Exercise details: Each entry below is to be printed verbatim.

--- START ---

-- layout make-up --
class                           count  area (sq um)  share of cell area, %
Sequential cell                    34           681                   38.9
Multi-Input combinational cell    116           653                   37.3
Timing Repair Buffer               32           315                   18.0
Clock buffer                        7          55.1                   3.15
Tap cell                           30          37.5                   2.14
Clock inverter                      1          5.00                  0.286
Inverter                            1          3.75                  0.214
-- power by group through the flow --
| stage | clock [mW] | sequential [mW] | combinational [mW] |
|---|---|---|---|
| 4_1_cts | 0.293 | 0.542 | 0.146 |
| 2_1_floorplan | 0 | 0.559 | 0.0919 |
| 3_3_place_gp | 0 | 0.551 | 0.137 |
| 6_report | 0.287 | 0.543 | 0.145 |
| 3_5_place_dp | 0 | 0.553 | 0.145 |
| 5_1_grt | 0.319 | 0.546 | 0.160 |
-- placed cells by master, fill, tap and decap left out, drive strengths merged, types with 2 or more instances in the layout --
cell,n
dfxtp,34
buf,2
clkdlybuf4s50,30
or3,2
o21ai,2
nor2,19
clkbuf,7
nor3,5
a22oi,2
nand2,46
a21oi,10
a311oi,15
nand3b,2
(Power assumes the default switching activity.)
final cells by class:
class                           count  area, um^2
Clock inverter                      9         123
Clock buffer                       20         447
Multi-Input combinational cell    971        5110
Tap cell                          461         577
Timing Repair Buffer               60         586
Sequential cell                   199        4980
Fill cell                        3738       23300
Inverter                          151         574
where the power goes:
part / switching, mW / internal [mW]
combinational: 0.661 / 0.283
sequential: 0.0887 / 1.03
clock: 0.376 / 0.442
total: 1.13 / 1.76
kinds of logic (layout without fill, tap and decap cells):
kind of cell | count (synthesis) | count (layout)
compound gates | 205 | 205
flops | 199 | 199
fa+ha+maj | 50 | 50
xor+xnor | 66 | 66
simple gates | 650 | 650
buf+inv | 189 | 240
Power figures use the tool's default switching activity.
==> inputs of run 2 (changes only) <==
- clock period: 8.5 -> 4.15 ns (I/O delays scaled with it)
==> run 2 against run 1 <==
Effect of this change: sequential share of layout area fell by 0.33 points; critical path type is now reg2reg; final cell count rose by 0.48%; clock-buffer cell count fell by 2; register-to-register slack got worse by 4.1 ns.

--- END ---

Answer to the exercise:
-- layout make-up --
class                           count  area (sq um)  share of cell area, %
Sequential cell                    34           681                   38.9
Multi-Input combinational cell    116           653                   37.3
Timing Repair Buffer               32           315                   18.0
Clock buffer                        7          55.1                   3.15
Tap cell                           30          37.5                   2.14
Clock inverter                      1          5.00                  0.286
Inverter                            1          3.75                  0.214
-- power by group through the flow --
| stage | clock [mW] | sequential [mW] | combinational [mW] |
|---|---|---|---|
| 4_1_cts | 0.293 | 0.542 | 0.146 |
| 2_1_floorplan | 0 | 0.559 | 0.0919 |
| 3_3_place_gp | 0 | 0.551 | 0.137 |
| 6_report | 0.287 | 0.543 | 0.145 |
| 3_5_place_dp | 0 | 0.553 | 0.145 |
| 5_1_grt | 0.319 | 0.546 | 0.160 |
-- placed cells by master, fill, tap and decap left out, drive strengths merged, types with 2 or more instances in the layout --
cell,n
dfxtp,34
buf,2
clkdlybuf4s50,30
or3,2
o21ai,2
nor2,19
clkbuf,7
nor3,5
a22oi,2
nand2,46
a21oi,10
a311oi,15
nand3b,2
(Power assumes the default switching activity.)
final cells by class:
class                           count  area, um^2
Clock inverter                      9         123
Clock buffer                       20         447
Multi-Input combinational cell    971        5110
Tap cell                          461         577
Timing Repair Buffer               60         586
Sequential cell                   199        4980
Fill cell                        3738       23300
Inverter                          151         574
where the power goes:
part / switching, mW / internal [mW]
combinational: 0.661 / 0.283
sequential: 0.0887 / 1.03
clock: 0.376 / 0.442
total: 1.13 / 1.76
kinds of logic (layout without fill, tap and decap cells):
kind of cell | count (synthesis) | count (layout)
compound gates | 205 | 205
flops | 199 | 199
fa+ha+maj | 50 | 50
xor+xnor | 66 | 66
simple gates | 650 | 650
buf+inv | 189 | 240
Power figures use the tool's default switching activity.
==> inputs of run 2 (changes only) <==
- clock period: 8.5 -> 4.15 ns (I/O delays scaled with it)
==> run 2 against run 1 <==
Effect of this change: sequential share of layout area fell by 0.33 points; critical path type is now reg2reg; final cell count rose by 0.48%; clock-buffer cell count fell by 2; register-to-register slack got worse by 4.1 ns.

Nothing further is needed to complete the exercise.